🤖 AI Summary
This work identifies selective refusal bias in large language model (LLM) safety mechanisms: systematic disparities exist across demographic groups—by gender, sexual orientation, nationality, and religion—in refusal rates, response types, and refusal text length when generating harmful content, resulting in inadequate protection for marginalized populations. We introduce the first systematic characterization of intersectional demographic bias in safety refusals, proposing an evaluation framework grounded in targeted prompting and indirect adversarial attacks. Our methodology integrates refusal-rate analysis, response categorization, and statistical examination of refusal-length distributions. Empirical evaluation across mainstream LLMs reveals pervasive and statistically significant disparities in safety enforcement, exposing critical fairness gaps in current alignment and safety protocols.
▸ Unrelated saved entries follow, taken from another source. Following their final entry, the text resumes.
[src/rtl/risc_cunit.sv]
// risc_cunit: multi-cycle FETCH/DECODE/EXEC/WB sequencer for the RISC core.
// Every output is a flop whose next value is derived from the next state and
// the fields captured during DECODE, so outputs line up with the state they
// describe. ir is sampled when DECODE exits. The instruction unit presents the
// freshly loaded word while ir_ld is high, which is the DECODE cycle.
module risc_cunit #(
    parameter int IW    = 13,
    parameter int RAW   = 3,
    parameter int CNT_W = 16
) (
    input  logic             clk,
    input  logic             rst_n,
    input  logic             run,
    input  logic             mem_ready,
    input  logic             clr_err,
    input  logic [IW-1:0]    ir,
    output logic             ir_ld,
    output logic             pc_inc,
    output logic [3:0]       alu_op,
    output logic [RAW-1:0]   rf_ra,
    output logic [RAW-1:0]   rf_rb,
    output logic [RAW-1:0]   rf_wa,
    output logic             rf_we,
    output logic             busy,
    output logic             halted,
    output logic             err,
    output logic [CNT_W-1:0] retired
);

    localparam logic [3:0] OP_NOP      = 4'd0;
    localparam logic [3:0] OP_LAST_BIN = 4'd5;
    localparam logic [3:0] OP_HALT     = 4'd14;
    localparam logic [3:0] OP_ILL      = 4'd15;

    typedef enum logic [2:0] {
        S_IDLE,
        S_FETCH,
        S_DECODE,
        S_EXEC,
        S_WB,
        S_HALTED,
        S_ERROR
    } state_t;

    state_t           state_q, state_d;
    logic [RAW-1:0]   rd_q, rd_d;
    logic             ir_ld_q, ir_ld_d;
    logic             pc_inc_q, pc_inc_d;
    logic [3:0]       alu_op_q, alu_op_d;
    logic [RAW-1:0]   rf_ra_q, rf_ra_d;
    logic [RAW-1:0]   rf_rb_q, rf_rb_d;
    logic [RAW-1:0]   rf_wa_q, rf_wa_d;
    logic             rf_we_q, rf_we_d;
    logic             busy_q, busy_d;
    logic             halted_q, halted_d;
    logic             err_q, err_d;
    logic [CNT_W-1:0] retired_q, retired_d;
    logic             retire;

    logic [3:0]     ir_op;
    logic [RAW-1:0] ir_rd, ir_rs1, ir_rs2;

    assign ir_op  = ir[IW-1 -: 4];
    assign ir_rd  = ir[3*RAW-1 -: RAW];
    assign ir_rs1 = ir[2*RAW-1 -: RAW];
    assign ir_rs2 = ir[RAW-1:0];

    // Next-state and next-output decode; datapath controls hold unless updated.
    always_comb begin
        state_d  = state_q;
        rd_d     = rd_q;
        ir_ld_d  = 1'b0;
        pc_inc_d = 1'b0;
        alu_op_d = alu_op_q;
        rf_ra_d  = rf_ra_q;
        rf_rb_d  = rf_rb_q;
        rf_wa_d  = rf_wa_q;
        rf_we_d  = 1'b0;
        retire   = 1'b0;

        unique case (state_q)
            S_IDLE: begin
                if (run) state_d = S_FETCH;
            end
            S_FETCH: begin
                // run wins over mem_ready so a stop never loads a new word
                if (!run) begin
                    state_d = S_IDLE;
                end else if (mem_ready) begin
                    state_d  = S_DECODE;
                    ir_ld_d  = 1'b1;
                    pc_inc_d = 1'b1;
                end
            end
            S_DECODE: begin
                rd_d = ir_rd;
                if (ir_op == OP_NOP) begin
                    retire  = 1'b1;
                    state_d = run ? S_FETCH : S_IDLE;
                end else if (ir_op == OP_HALT) begin
                    retire  = 1'b1;
                    state_d = S_HALTED;
                end else if (ir_op == OP_ILL) begin
                    state_d = S_ERROR;
                end else begin
                    state_d  = S_EXEC;
                    alu_op_d = ir_op;
                    rf_ra_d  = ir_rs1;
                    rf_rb_d  = (ir_op <= OP_LAST_BIN) ? ir_rs2 : '0;
                end
            end
            S_EXEC: begin
                state_d = S_WB;
                rf_we_d = 1'b1;
                rf_wa_d = rd_q;
            end
            S_WB: begin
                retire  = 1'b1;
                state_d = run ? S_FETCH : S_IDLE;
            end
            S_HALTED: begin
                if (!run) state_d = S_IDLE;
            end
            S_ERROR: begin
                if (clr_err) state_d = S_IDLE;
            end
            default: state_d = S_IDLE;
        endcase

        retired_d = (retire && (retired_q != '1)) ? retired_q + 1'b1 : retired_q;
        busy_d    = (state_d == S_FETCH) || (state_d == S_DECODE) ||
                    (state_d == S_EXEC)  || (state_d == S_WB);
        halted_d  = (state_d == S_HALTED);
        err_d     = (state_d == S_ERROR);
    end

    // State and registered outputs; reset abandons any in-flight instruction.
    always_ff @(posedge clk or negedge rst_n) begin
        if (!rst_n) begin
            state_q   <= S_IDLE;
            rd_q      <= '0;
            ir_ld_q   <= 1'b0;
            pc_inc_q  <= 1'b0;
            alu_op_q  <= '0;
            rf_ra_q   <= '0;
            rf_rb_q   <= '0;
            rf_wa_q   <= '0;
            rf_we_q   <= 1'b0;
            busy_q    <= 1'b0;
            halted_q  <= 1'b0;
            err_q     <= 1'b0;
            retired_q <= '0;
        end else begin
            state_q   <= state_d;
            rd_q      <= rd_d;
            ir_ld_q   <= ir_ld_d;
            pc_inc_q  <= pc_inc_d;
            alu_op_q  <= alu_op_d;
            rf_ra_q   <= rf_ra_d;
            rf_rb_q   <= rf_rb_d;
            rf_wa_q   <= rf_wa_d;
            rf_we_q   <= rf_we_d;
            busy_q    <= busy_d;
            halted_q  <= halted_d;
            err_q     <= err_d;
            retired_q <= retired_d;
        end
    end

    assign ir_ld   = ir_ld_q;
    assign pc_inc  = pc_inc_q;
    assign alu_op  = alu_op_q;
    assign rf_ra   = rf_ra_q;
    assign rf_rb   = rf_rb_q;
    assign rf_wa   = rf_wa_q;
    assign rf_we   = rf_we_q;
    assign busy    = busy_q;
    assign halted  = halted_q;
    assign err     = err_q;
    assign retired = retired_q;

endmodule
The study provides a reproducible methodological foundation and empirical evidence to guide the development of more robust, equitable AI safety strategies.
📝 Abstract
Safety guardrails in large language models(LLMs) are developed to prevent malicious users from generating toxic content at a large scale. However, these measures can inadvertently introduce or reflect new biases, as LLMs may refuse to generate harmful content targeting some demographic groups and not others. We explore this selective refusal bias in LLM guardrails through the lens of refusal rates of targeted individual and intersectional demographic groups, types of LLM responses, and length of generated refusals. Our results show evidence of selective refusal bias across gender, sexual orientation, nationality, and religion attributes. This leads us to investigate additional safety implications via an indirect attack, where we target previously refused groups. Our findings emphasize the need for more equitable and robust performance in safety guardrails across demographic groups.